Tuesday 16 July 2019
News ID: 67434
Publish Date: 25 June 2019 - 21:53
TEHRAN (Press TV) -- All major international shipping companies are maintaining port calls to Iran despite unilateral U.S. sanctions, head of Iran's Ports and Maritime Organization Muhammad Rastad said on Tuesday.
"Sanctions cannot deprive Iran of maritime trade,” he said during a ceremony here to mark World Hydrography Day, explaining that Iran’s maritime capacities trump the sanctions.
According to Rastad, Iranian ports handled more than 135 million tonnes of goods in the last Persian year which ended in March, during which a total of 265 million tonnes of maritime trade took place.

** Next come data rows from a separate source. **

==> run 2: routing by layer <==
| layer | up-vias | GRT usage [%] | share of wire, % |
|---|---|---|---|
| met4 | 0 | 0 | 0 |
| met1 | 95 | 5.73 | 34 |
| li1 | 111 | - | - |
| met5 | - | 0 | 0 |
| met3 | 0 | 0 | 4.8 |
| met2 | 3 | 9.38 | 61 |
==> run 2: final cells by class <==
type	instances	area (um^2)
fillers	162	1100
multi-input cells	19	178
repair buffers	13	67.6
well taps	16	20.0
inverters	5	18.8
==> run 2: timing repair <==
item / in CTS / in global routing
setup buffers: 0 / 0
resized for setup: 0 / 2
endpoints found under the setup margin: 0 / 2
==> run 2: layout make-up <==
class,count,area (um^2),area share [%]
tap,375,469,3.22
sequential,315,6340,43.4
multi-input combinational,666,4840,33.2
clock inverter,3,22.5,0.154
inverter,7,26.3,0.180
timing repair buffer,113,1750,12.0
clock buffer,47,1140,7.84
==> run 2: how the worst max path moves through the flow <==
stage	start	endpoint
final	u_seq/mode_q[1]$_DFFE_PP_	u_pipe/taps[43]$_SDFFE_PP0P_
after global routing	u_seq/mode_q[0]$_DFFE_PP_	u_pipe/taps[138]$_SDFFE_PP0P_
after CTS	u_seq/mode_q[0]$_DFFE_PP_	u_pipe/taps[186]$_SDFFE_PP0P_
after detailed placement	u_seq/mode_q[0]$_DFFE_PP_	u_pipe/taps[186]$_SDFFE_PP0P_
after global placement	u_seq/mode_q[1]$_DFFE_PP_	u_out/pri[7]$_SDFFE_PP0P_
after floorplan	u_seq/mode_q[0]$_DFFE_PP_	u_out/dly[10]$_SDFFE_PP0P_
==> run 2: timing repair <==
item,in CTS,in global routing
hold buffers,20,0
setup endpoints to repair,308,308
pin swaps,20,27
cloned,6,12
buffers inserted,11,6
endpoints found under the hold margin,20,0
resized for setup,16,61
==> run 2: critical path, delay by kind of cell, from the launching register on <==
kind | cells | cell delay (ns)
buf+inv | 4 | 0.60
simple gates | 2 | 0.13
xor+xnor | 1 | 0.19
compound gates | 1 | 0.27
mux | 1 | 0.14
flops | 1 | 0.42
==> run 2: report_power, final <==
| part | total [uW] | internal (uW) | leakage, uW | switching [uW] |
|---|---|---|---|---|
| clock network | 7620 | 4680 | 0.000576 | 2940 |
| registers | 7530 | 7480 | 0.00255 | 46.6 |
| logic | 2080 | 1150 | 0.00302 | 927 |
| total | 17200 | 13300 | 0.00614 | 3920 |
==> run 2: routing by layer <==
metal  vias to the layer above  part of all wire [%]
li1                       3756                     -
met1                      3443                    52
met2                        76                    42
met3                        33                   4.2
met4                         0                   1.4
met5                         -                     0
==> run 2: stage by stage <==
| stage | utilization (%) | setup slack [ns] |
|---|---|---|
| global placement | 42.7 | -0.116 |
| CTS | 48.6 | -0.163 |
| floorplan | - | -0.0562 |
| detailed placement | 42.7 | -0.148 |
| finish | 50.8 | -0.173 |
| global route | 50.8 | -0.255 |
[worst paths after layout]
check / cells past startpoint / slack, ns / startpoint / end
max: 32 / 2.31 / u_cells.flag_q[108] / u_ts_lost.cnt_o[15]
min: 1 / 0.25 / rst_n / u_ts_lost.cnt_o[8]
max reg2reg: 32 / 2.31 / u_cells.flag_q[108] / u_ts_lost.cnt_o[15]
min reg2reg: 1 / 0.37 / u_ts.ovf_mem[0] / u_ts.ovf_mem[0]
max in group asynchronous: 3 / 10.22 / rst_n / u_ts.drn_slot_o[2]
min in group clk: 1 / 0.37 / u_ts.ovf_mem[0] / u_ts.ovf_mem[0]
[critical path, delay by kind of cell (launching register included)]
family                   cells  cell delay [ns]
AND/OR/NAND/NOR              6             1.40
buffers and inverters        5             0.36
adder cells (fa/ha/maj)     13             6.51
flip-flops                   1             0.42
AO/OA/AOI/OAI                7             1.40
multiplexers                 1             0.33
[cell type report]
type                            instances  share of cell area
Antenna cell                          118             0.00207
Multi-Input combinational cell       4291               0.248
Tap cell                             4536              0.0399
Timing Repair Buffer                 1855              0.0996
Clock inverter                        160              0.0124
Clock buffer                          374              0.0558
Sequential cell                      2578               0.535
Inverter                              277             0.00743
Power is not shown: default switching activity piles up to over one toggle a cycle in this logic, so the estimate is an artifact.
<file path="src/rtl/mdio_pkg.sv">
`timescale 1ns/1ps
package mdio_pkg;
    localparam int SEL_W      = 3;
    localparam int MIN_HALF   = 20;
    localparam int STEP_HALF  = 4;
    localparam int PHY_LSB    = 8;

    localparam int PRE_BITS   = 32;
    localparam int SOF_BITS   = 2;
    localparam int OP_BITS    = 2;
    localparam int TA_BITS    = 2;

    localparam logic [7:0] OFS_CFG   = 8'h20;
    localparam logic [7:0] OFS_CMD   = 8'h24;
    localparam logic [7:0] OFS_ADDR  = 8'h28;
    localparam logic [7:0] OFS_WDATA = 8'h2C;
    localparam logic [7:0] OFS_STAT  = 8'h30;
    localparam logic [7:0] OFS_IND   = 8'h34;

    typedef enum logic [2:0] {
        ST_IDLE,
        ST_PRE,
        ST_HDR,
        ST_TA,
        ST_DATA
    } seq_state_t;

    function automatic int half_cycles(input int code, input int min_h, input int step_h);
        return min_h + step_h * code;
    endfunction
endpackage

</file>
<file path="src/rtl/mdio_mdc_gen.sv">
`timescale 1ns/1ps
module mdio_mdc_gen
    import mdio_pkg::*;
#(
    parameter int SEL_BITS  = SEL_W,
    parameter int HALF_MIN  = MIN_HALF,
    parameter int HALF_STEP = STEP_HALF
) (
    input  logic                clk,
    input  logic                rst_n,
    input  logic                run,
    input  logic                load,
    input  logic [SEL_BITS-1:0] sel,
    output logic                mdc,
    output logic                rise_stb,
    output logic                bit_end
);
    localparam int CODES    = 1 << SEL_BITS;
    localparam int MAX_HALF = HALF_MIN + HALF_STEP * (CODES - 1);
    localparam int PH_W     = $clog2(2 * MAX_HALF + 1);

    logic [PH_W-1:0] half_tab [CODES];
    logic [PH_W-1:0] half_q;
    logic [PH_W-1:0] ph_q;
    logic [PH_W-1:0] last_ph;
    logic [PH_W-1:0] hi_cnt_q;

    for (genvar g = 0; g < CODES; g++) begin : g_tab
        assign half_tab[g] = PH_W'(half_cycles(g, HALF_MIN, HALF_STEP));
    end

    assign last_ph = (half_q << 1) - 1'b1;

    always_ff @(posedge clk or negedge rst_n) begin
        if (!rst_n) begin
            half_q <= PH_W'(HALF_MIN);
            ph_q   <= '0;
        end else begin
            if (load) half_q <= half_tab[sel];
            if (!run)                ph_q <= '0;
            else if (ph_q == last_ph) ph_q <= '0;
            else                     ph_q <= ph_q + 1'b1;
        end
    end

    assign mdc      = run && (ph_q >= half_q);
    assign rise_stb = run && (ph_q == half_q - 1'b1);
    assign bit_end  = run && (ph_q == last_ph);

    // checker state: length of the current MDC high phase
    always_ff @(posedge clk or negedge rst_n) begin
        if (!rst_n)   hi_cnt_q <= '0;
        else if (mdc) hi_cnt_q <= hi_cnt_q + 1'b1;
        else          hi_cnt_q <= '0;
    end

    // a mid-frame MDC high phase never lasts less than the minimum half period
    assert_mdc_min_half_R8: assert property (@(posedge clk) disable iff (!rst_n)
        ($fell(mdc) && run) |-> (hi_cnt_q >= PH_W'(HALF_MIN)));
endmodule

</file>
<file path="src/rtl/mdio_frame_seq.sv">
`timescale 1ns/1ps
module mdio_frame_seq
    import mdio_pkg::*;
#(
    parameter int ADDR_W = 5,
    parameter int DATA_W = 16
) (
    input  logic              clk,
    input  logic              rst_n,
    input  logic              soft_rst,
    input  logic              start_rd,
    input  logic              start_wr,
    input  logic [ADDR_W-1:0] phy_addr,
    input  logic [ADDR_W-1:0] reg_addr,
    input  logic [DATA_W-1:0] wr_word,
    input  logic              rise_stb,
    input  logic              bit_end,
    input  logic              mdio_i,
    output logic              busy,
    output logic              done,
    output logic              done_rd,
    output logic [DATA_W-1:0] rd_word,
    output logic              mdio_o,
    output logic              mdio_oe
);
    localparam int FRAME_BITS = PRE_BITS + SOF_BITS + OP_BITS + 2 * ADDR_W + TA_BITS + DATA_W;
    localparam int IDX_W      = $clog2(FRAME_BITS);
    localparam int PRE_END    = PRE_BITS - 1;
    localparam int HDR_END    = PRE_BITS + SOF_BITS + OP_BITS + 2 * ADDR_W - 1;
    localparam int TA_END     = HDR_END + TA_BITS;
    localparam int LAST_BIT   = FRAME_BITS - 1;
    localparam int OP_MSB_IDX = PRE_BITS + SOF_BITS;

    seq_state_t              state_q, state_d;
    logic [IDX_W-1:0]        idx_q;
    logic [FRAME_BITS-1:0]   sh_q;
    logic                    is_rd_q;
    logic [DATA_W-1:0]       rd_q;
    logic [FRAME_BITS-1:0]   wr_frame, rd_frame;

    assign wr_frame = {{PRE_BITS{1'b1}}, 2'b01, 2'b01, phy_addr, reg_addr, 2'b10, wr_word};
    assign rd_frame = {{PRE_BITS{1'b1}}, 2'b01, 2'b10, phy_addr, reg_addr, {(TA_BITS + DATA_W){1'b1}}};

    // next state
    always_comb begin
        state_d = state_q;
        unique case (state_q)
            ST_IDLE: if (start_rd || start_wr)                          state_d = ST_PRE;
            ST_PRE:  if (bit_end && idx_q == IDX_W'(PRE_END))           state_d = ST_HDR;
            ST_HDR:  if (bit_end && idx_q == IDX_W'(HDR_END))           state_d = ST_TA;
            ST_TA:   if (bit_end && idx_q == IDX_W'(TA_END))            state_d = ST_DATA;
            ST_DATA: if (bit_end && idx_q == IDX_W'(LAST_BIT))          state_d = ST_IDLE;
            default:                                                    state_d = ST_IDLE;
        endcase
        if (soft_rst) state_d = ST_IDLE;
    end

    // state register
    always_ff @(posedge clk or negedge rst_n) begin
        if (!rst_n) state_q <= ST_IDLE;
        else        state_q <= state_d;
    end

    // frame datapath
    always_ff @(posedge clk or negedge rst_n) begin
        if (!rst_n) begin
            idx_q   <= '0;
            sh_q    <= '1;
            is_rd_q <= 1'b0;
            rd_q    <= '0;
        end else if (soft_rst) begin
            idx_q   <= '0;
        end else if (state_q == ST_IDLE) begin
            if (start_rd || start_wr) begin
                idx_q   <= '0;
                is_rd_q <= start_rd;
                sh_q    <= start_rd ? rd_frame : wr_frame;
            end
        end else begin
            if (rise_stb && state_q == ST_DATA && is_rd_q)
                rd_q <= {rd_q[DATA_W-2:0], mdio_i};
            if (bit_end) begin
                sh_q  <= {sh_q[FRAME_BITS-2:0], 1'b1};
                idx_q <= idx_q + 1'b1;
            end
        end
    end

    // outputs
    always_comb begin
        busy    = (state_q != ST_IDLE);
        mdio_o  = busy ? sh_q[FRAME_BITS-1] : 1'b1;
        done    = (state_q == ST_DATA) && bit_end && (idx_q == IDX_W'(LAST_BIT)) && !soft_rst;
        done_rd = is_rd_q;
        rd_word = rd_q;
        unique case (state_q)
            ST_PRE, ST_HDR: mdio_oe = 1'b1;
            ST_TA, ST_DATA: mdio_oe = !is_rd_q;
            default:        mdio_oe = 1'b0;
        endcase
    end

    // first opcode bit on the wire is 1 for reads and 0 for writes
    assert_opcode_bit_R4: assert property (@(posedge clk) disable iff (!rst_n)
        (state_q == ST_HDR && idx_q == IDX_W'(OP_MSB_IDX)) |-> (mdio_o == is_rd_q));
endmodule

</file>
<file path="src/rtl/mdio_reg_bank.sv">
`timescale 1ns/1ps
module mdio_reg_bank
    import mdio_pkg::*;
#(
    parameter int ADDR_W   = 5,
    parameter int DATA_W   = 16,
    parameter int SEL_BITS = SEL_W
) (
    input  logic                clk,
    input  logic                rst_n,
    input  logic                bus_wr,
    input  logic [7:0]          bus_addr,
    input  logic [31:0]         bus_wdata,
    output logic [31:0]         bus_rdata,
    input  logic                busy,
    input  logic                done,
    input  logic                done_rd,
    input  logic [DATA_W-1:0]   rd_word,
    output logic                start_rd,
    output logic                start_wr,
    output logic [ADDR_W-1:0]   phy_addr,
    output logic [ADDR_W-1:0]   reg_addr,
    output logic [DATA_W-1:0]   wr_word,
    output logic [SEL_BITS-1:0] div_sel,
    output logic                soft_rst
);
    localparam int RST_BIT  = 31;
    localparam int BUSY_BIT = 0;
    localparam int INV_BIT  = 2;

    logic                rst_q;
    logic [SEL_BITS-1:0] sel_q;
    logic                cmd_q;
    logic [ADDR_W-1:0]   phy_q, reg_q;
    logic [DATA_W-1:0]   wdata_q;
    logic [DATA_W-1:0]   stat_q;
    logic                inval_q;
    logic                accept;
    logic                wr_cfg, wr_cmd, wr_addr, wr_data;

    assign wr_cfg  = bus_wr && (bus_addr == OFS_CFG);
    assign wr_cmd  = bus_wr && (bus_addr == OFS_CMD);
    assign wr_addr = bus_wr && (bus_addr == OFS_ADDR);
    assign wr_data = bus_wr && (bus_addr == OFS_WDATA);
    assign accept  = !busy && !rst_q;

    assign start_rd = wr_cmd && bus_wdata[0] && accept;
    assign start_wr = wr_data && accept;

    always_ff @(posedge clk or negedge rst_n) begin
        if (!rst_n) begin
            rst_q   <= 1'b0;
            sel_q   <= '0;
            cmd_q   <= 1'b0;
            phy_q   <= '0;
            reg_q   <= '0;
            wdata_q <= '0;
            stat_q  <= '0;
            inval_q <= 1'b0;
        end else begin
            if (wr_cfg) begin
                rst_q <= bus_wdata[RST_BIT];
                sel_q <= bus_wdata[SEL_BITS-1:0];
            end
            if (wr_cmd && !busy)  cmd_q   <= bus_wdata[0];
            if (wr_addr) begin
                phy_q <= bus_wdata[PHY_LSB +: ADDR_W];
                reg_q <= bus_wdata[ADDR_W-1:0];
            end
            if (wr_data && !busy) wdata_q <= bus_wdata[DATA_W-1:0];
            if (start_rd)              inval_q <= 1'b1;
            else if (done && done_rd)  inval_q <= 1'b0;
            if (done && done_rd)       stat_q  <= rd_word;
        end
    end

    assign phy_addr = phy_q;
    assign reg_addr = reg_q;
    assign wr_word  = start_wr ? bus_wdata[DATA_W-1:0] : wdata_q;
    assign div_sel  = sel_q;
    assign soft_rst = rst_q;

    always_comb begin
        bus_rdata = '0;
        unique case (bus_addr)
            OFS_CFG: begin
                bus_rdata[RST_BIT]        = rst_q;
                bus_rdata[SEL_BITS-1:0]   = sel_q;
            end
            OFS_CMD:   bus_rdata[0] = cmd_q;
            OFS_ADDR: begin
                bus_rdata[PHY_LSB +: ADDR_W] = phy_q;
                bus_rdata[ADDR_W-1:0]        = reg_q;
            end
            OFS_WDATA: bus_rdata[DATA_W-1:0] = wdata_q;
            OFS_STAT:  bus_rdata[DATA_W-1:0] = stat_q;
            OFS_IND: begin
                bus_rdata[BUSY_BIT] = busy;
                bus_rdata[INV_BIT]  = inval_q;
            end
            default:   bus_rdata = '0;
        endcase
    end

    // an accepted read start marks the result invalid on the next cycle
    assert_invalid_set_R7: assert property (@(posedge clk) disable iff (!rst_n)
        start_rd |=> inval_q);

    // a data-register write during a frame leaves the stored word alone
    assert_ignore_busy_R9: assert property (@(posedge clk) disable iff (!rst_n)
        (wr_data && busy) |=> $stable(wdata_q));
endmodule

</file>
<file path="src/rtl/mdio_mgmt_ctrl.sv">
`timescale 1ns/1ps
module mdio_mgmt_ctrl
    import mdio_pkg::*;
#(
    parameter int ADDR_W    = 5,
    parameter int DATA_W    = 16,
    parameter int SEL_BITS  = SEL_W,
    parameter int HALF_MIN  = MIN_HALF,
    parameter int HALF_STEP = STEP_HALF
) (
    input  logic        clk,
    input  logic        rst_n,
    input  logic        bus_wr,
    input  logic [7:0]  bus_addr,
    input  logic [31:0] bus_wdata,
    output logic [31:0] bus_rdata,
    output logic        mdc,
    output logic        mdio_o,
    output logic        mdio_oe,
    input  logic        mdio_i
);
    logic                busy, done, done_rd;
    logic [DATA_W-1:0]   rd_word, wr_word;
    logic                start_rd, start_wr, soft_rst;
    logic [ADDR_W-1:0]   phy_addr, reg_addr;
    logic [SEL_BITS-1:0] div_sel;
    logic                rise_stb, bit_end;

    mdio_reg_bank #(.ADDR_W(ADDR_W), .DATA_W(DATA_W), .SEL_BITS(SEL_BITS)) u_regs (
        .clk(clk), .rst_n(rst_n), .bus_wr(bus_wr), .bus_addr(bus_addr),
        .bus_wdata(bus_wdata), .bus_rdata(bus_rdata), .busy(busy), .done(done),
        .done_rd(done_rd), .rd_word(rd_word), .start_rd(start_rd), .start_wr(start_wr),
        .phy_addr(phy_addr), .reg_addr(reg_addr), .wr_word(wr_word),
        .div_sel(div_sel), .soft_rst(soft_rst)
    );

    mdio_mdc_gen #(.SEL_BITS(SEL_BITS), .HALF_MIN(HALF_MIN), .HALF_STEP(HALF_STEP)) u_mdc (
        .clk(clk), .rst_n(rst_n), .run(busy), .load(start_rd || start_wr),
        .sel(div_sel), .mdc(mdc), .rise_stb(rise_stb), .bit_end(bit_end)
    );

    mdio_frame_seq #(.ADDR_W(ADDR_W), .DATA_W(DATA_W)) u_seq (
        .clk(clk), .rst_n(rst_n), .soft_rst(soft_rst), .start_rd(start_rd),
        .start_wr(start_wr), .phy_addr(phy_addr), .reg_addr(reg_addr),
        .wr_word(wr_word), .rise_stb(rise_stb), .bit_end(bit_end), .mdio_i(mdio_i),
        .busy(busy), .done(done), .done_rd(done_rd), .rd_word(rd_word),
        .mdio_o(mdio_o), .mdio_oe(mdio_oe)
    );

    // no clock and no drive on the bus outside a frame
    assert_idle_quiet_R11: assert property (@(posedge clk) disable iff (!rst_n)
        !busy |-> (!mdc && !mdio_oe));

    // soft reset stops the sequencer by the next cycle
    assert_softrst_stop_R10: assert property (@(posedge clk) disable iff (!rst_n)
        soft_rst |=> !busy);

    // busy drops right after the last bit
    assert_done_clears_R6: assert property (@(posedge clk) disable iff (!rst_n)
        done |=> !busy);

    // mid-frame, MDIO changes only as MDC falls
    assert_mdio_on_low_R3: assert property (@(posedge clk) disable iff (!rst_n)
        (busy && $past(busy) && (mdio_o != $past(mdio_o))) |-> (!mdc && $past(mdc)));
endmodule

</file>
<file path="config.mk">
export PLATFORM = sky130hd
export DESIGN_NAME = mdio_mgmt_ctrl
export DESIGN_NICKNAME = d
export VERILOG_FILES = /design/src/rtl/mdio_pkg.sv /design/src/rtl/mdio_mdc_gen.sv /design/src/rtl/mdio_frame_seq.sv /design/src/rtl/mdio_reg_bank.sv /design/src/rtl/mdio_mgmt_ctrl.sv
export SDC_FILE = /design/constraint.sdc
export NUM_CORES = 1
export LEC_CHECK = 0
export BUFFER_PORTS_ARGS = -buffer_cell sky130_fd_sc_hd__clkbuf_2
export CORE_ASPECT_RATIO = 1.1
export CORE_MARGIN = 2
export CORE_UTILIZATION = 50
export CTS_CLUSTER_DIAMETER = 50
export DETAILED_ROUTE_END_ITERATION = 7
export PLACE_DENSITY = 0.75
export RECOVER_POWER = 25
export SLEW_MARGIN = 20
export SYNTH_ARGS = -nofsm -noshare
export SYNTH_HDL_FRONTEND = slang
export SYNTH_SLANG_ARGS = --single-unit
export TNS_END_PERCENT = 10
</file>
<file path="constraint.sdc">
create_clock -name clk -period 3.1 [get_ports clk]
set_input_delay 0.155 -clock clk [delete_from_list [all_inputs] [get_ports clk]]
set_output_delay 0.155 -clock clk [all_outputs]
set_load 0.05 [all_outputs]
</file>
==> impl_results.md <==
- Pleak: between 3 and 4 nW
- Max transition margin: -63.93%
- Fin crit period: around 2.8 ns
- Complex-gate fraction of the synthesized area: 11.90%
- Netlist cell types: 55
- Largest net degree at the start of global routing: 115
- Largest family of logic cells by synthesized area: simple AND/OR/NAND/NOR gates
- Fillcell total: 1178
- First-pass GRT wire length: 25960 µm
- Iteration count of the initial detailed-routing pass: 5
- Final wirelength: 15590 µm
- R2R Path End: u_regs.stat_q[13]
- Fin crit share: 90.80%
- DP HPWL: 10260 µm
- Layout Skew: 0.009899 ns
- Worst reg-to-reg setup slack: 0.29 ns
- Mux contribution to synthesized area: roughly 12%
- Starting Density: 50.95%
- ANT cells: 0
- Post-CTS sizing: 0
- Crit path required time: 3.41 ns
- Fraction of registers with async set/reset: 100.0%
- Layout Nets: 800
- Clk buf depth: 2
- Slowest Stage Delay on Critical Path: ~0.59 ns
- Max VDD drop: 0.0004956 V
- Startpoint types: flip-flop
- EDFF count, synth: 0
- R2r startpoint: u_mdc.half_q[2]
- CTS sink count: 149
- Port Buffers: 48
- Post-Synth XOR/XNOR Area: between 2 and 2.5%
- CTS tree: yes
- Fraction of the mapped netlist area in adder cells: 1.877%
- Synth Area in Simple Gates: 15.31%
- Hold buffer count at CTS: 16
- Io pins: 79
- Status: complete, but fails checks
- Most common cell after layout, fill and taps aside: nand2_1
- GRT overflow: 0
- Layout cell share with drive strength beyond 1: 31.27%
- Initial antenna violation count: 0
- Max_cap viols: 1
- Final setup vio count: 0
- DRT antenna net count: 0
- Final hold violation count: 0
- Max Slew Vio Count: 115
- Die H: between 100 and 150 µm
- Cells after DPL: 902
- Pwr dens: 587.6 mW/mm²
- Critical-path top delay cell: dfstp_2
- Clock Latency Late Sink: around 0.43 ns
- Iteration-0 DRC count of the detailed router: 320
- R2r worst-path depth: 8
- Failing checks: max-capacitance violations, max-slew violations
- Type of the worst setup path: reg2reg
- Yosys warns: 0
- Vias in the first global route: between 5000 and 6000
- Total GRT Usage: 20.87%
- DR WL/cell: between 15 and 20 µm
- Crit path DAT: around 3.1 ns
- Fmax: 0.3553 GHz
- Post-CTS setup buffers: 0
- Synth Flop Type: dfrtp_1
- Worst setup startpoint: u_mdc.half_q[2]
- CP cell instances: inv_1, ha_1, xor3_1, nor3_2, nand3_2, nor4_4, buf_12, mux2_2
- Setup crit end: u_regs.stat_q[13]
- Post-Synthesis Cell Area: 0.007331 mm²
- Clock Tree Root: clkbuf_16
- Hold Crit Depth: 2
- DRC: 0
- CP Capture Type: flip-flop
- Fin Setup TNS: 0 ns
- Worst-Margin Slew: 2.459 ns
- Area growth, synth to finish: 15.50%
- # H-tree levels: 4
- Chip width: roughly 120 µm
- Sequential-to-total area share from yosys stat: slightly above 50%
- Number of synthesized register bits: 149
- Vias per cell: 5.717
- Mapped Cells: 692
- CP max FO: 17
- Hold crit path type: in2reg
- Syn_area_per_cell: between 10 and 15 µm²
- Placeable Area: 0.01439 mm²
- Row count: 46
- Post-Layout Cell Count: 950
- Routability cong.: 0.8256
- RSZ-0062 raised after global routing: no
- Vias post-DR: about 5400
- Most frequent cells in the layout: 86 x nand2_1, 83 x dfrtp_1, 66 x dfstp_2, 63 x mux2_2, 53 x o21ai_0
- Die area: 0.01565 mm²
- Reg clk slew, reported paths: ~0.07 ns
- Num CTS Buffers: 17
[metal layers]
metal	wire length, µm	track usage (%)
met2	8186	36.54
met3	608	4.427
met5	0	0
met4	204	8.235
met1	6587	25.45
[cell usage after synthesis (3+ instances only)]
cell	number	share of area, %
a211oi_1	18	1.8
a21oi_1	10	0.68
a222oi_1	7	0.96
a22o_1	8	0.96
a31oi_1	4	0.34
and3_1	21	1.8
buf_2	5	0.34
buf_4	16	1.6
clkbuf_1	38	1.9
dfrtp_1	83	28
dfstp_2	66	24
ha_1	11	1.9
inv_1	19	0.97
mux2_2	63	9.7
mux2i_1	14	1.9
nand2_1	86	4.4
nand3_1	37	2.5
nand3b_1	5	0.51
nand4_1	5	0.43
nor2_1	33	1.7
nor3_1	12	0.82
nor4_1	3	0.26
o21ai_0	53	3.6
o31ai_1	17	1.7
or3_1	5	0.43
xnor2_1	9	1.1
xor2_1	7	0.84
[power breakdown]
| part | total [mW] | leakage [nW] | switching (mW) | internal [mW] |
|---|---|---|---|---|
| combinational | 0.812 | 1.72 | 0.516 | 0.295 |
| clock | 1.97 | 0.269 | 0.853 | 1.12 |
| sequential | 2.19 | 1.81 | 0.134 | 2.06 |
| total | 4.98 | 3.80 | 1.50 | 3.47 |
[worst min path at each step]
stage	to	startpoint	slack [ns]
after floorplan	u_mdc.half_q[3]	rst_n	-0.14
after global placement	u_seq.idx_q[5]	rst_n	0.36
after global routing	u_regs.reg_addr[1]	bus_wdata[1]	0.02
final	u_regs.wdata_q[2]	bus_wdata[2]	0.02
after detailed placement	u_seq.idx_q[4]	rst_n	0.37
after CTS	u_regs.wdata_q[2]	bus_wdata[2]	0.004
[sequential cells by signal (all words and copies together) (netlist names)]
name	flops
u_regs.wdata_q	16
u_seq.state_q	3
u_regs.soft_rst	1
u_regs.phy_addr	5
u_regs.cmd_q	1
u_seq.sh_q	64
u_regs.stat_q	16
u_regs.inval_q	1
u_regs.div_sel	3
u_seq.idx_q	6
u_regs.reg_addr	5
u_seq.done_rd	1
u_mdc.ph_q	7
u_seq.rd_word	16
u_mdc.half_q	4
[layout make-up]
| cell class | instances | area, µm² | area share (%) |
|---|---|---|---|
| sequential | 149 | 3811 | 45.01 |
| multi-input combinational | 478 | 3231 | 38.16 |
| timing repair buffer | 80 | 545.5 | 6.443 |
| clock buffer | 17 | 425.4 | 5.024 |
| tap | 192 | 240.2 | 2.837 |
| clock inverter | 15 | 142.6 | 1.685 |
| inverter | 19 | 71.32 | 0.8423 |
[logic make-up after synthesis]
kind of cell / after synthesis
XOR/XNOR: 17
flip-flops: 149
AO/OA/AOI/OAI: 131
multiplexers: 77
adder cells (fa/ha/maj): 11
other: 1
AND/OR/NAND/NOR: 227
buffers and inverters: 79
[per-stage QoR]
step,util [%],power [mW],worst slack (ns),hold WS [ns],area [µm²]
detailed placement,53.83,3.014,0.3047,0.3652,7745
CTS,58.89,5.009,0.2799,0.004318,8473
floorplan,-,2.781,0.2673,-0.1406,7383
global placement,53.83,2.981,0.4000,0.3569,7745
global route,58.84,5.179,0.08428,0.01734,8467
finish,58.84,4.975,0.2853,0.01904,8467
[critical path, delay by kind of cell (launching register included)]
family / cells / cell delay (ns)
muxes: 1 / 0.36
and+or+nand+nor: 3 / 0.77
DFF: 1 / 0.59
buffers and inverters: 2 / 0.26
adders and majority gates: 1 / 0.28
xor gates and xnor gates: 1 / 0.43
No activity file was read; power rests on OpenSTA's default activity.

The official said from the amount of port activities in the first quarter, he expects normal shipping and ports operations to continue for the rest of the year.
Rastad also brushed off possible fallout from recent suspicious attacks on oil tankers in the Persian Gulf and the Sea of Oman.
The attacks on Japan-related tankers occurred while Prime Minister Abe Shinzo was meeting with Leader of the Islamic Revolution Ayatollah Seyyed Ali Khamenei in Tehran for extensive and friendly talks.
The U.S. was quick to point the finger at Iran which vehemently denied it and called for an international investigation into the incident, seen by Iranians as a false-flag conspiracy.
"So far, no decision has been made by foreign shipping companies about stopping presence in the Iranian waters,” Rastad said.
Iran’s shipping was the target of the second wave of U.S. sanctions in November, along with its oil and banking industries.
At the time, U.S. Special Representative for Iran Brian Hook said Iranian vessels would lose access to international insurance markets and so would be a risk to ports and canals which allowed them access.
"From the Suez Canal to the Strait of Malacca and all choke-points in between, Iranian tankers are a floating liability,” Hook said.
The announcement prompted Rear Admiral Mahmoud Mousavi, Iranian navy's deputy commander, to say that Iran's armed forces would protect the country's oil tankers against possible U.S. threats in international waters.
Meanwhile, Rastad said then that Iran would sue the United States at the International Maritime Organization (IMO) for sanctioning its maritime transport services.
The "cruel” U.S. sanctions pose a challenge to Iran’s plans to expand its shipping fleet.
In 2017, the Islamic Republic of Iran Shipping Lines (IRISL) announced a five-year development plan, which sought to land it among the elite league of the top 10 largest shipping companies.
At the time, IRISL chairman Mohammad Saeedi said four giant new container vessels would join Iran’s shipping fleet within a year, increasing its capacity to 150,000 TEU.
IRISL is Iran’s largest operator with a fleet of 158 container vessels, dry bulk carriers and tankers. The country also owns the world’s largest fleet of oil supertankers consisting of 42 VLCCs, each able to carry 2 million barrels of oil.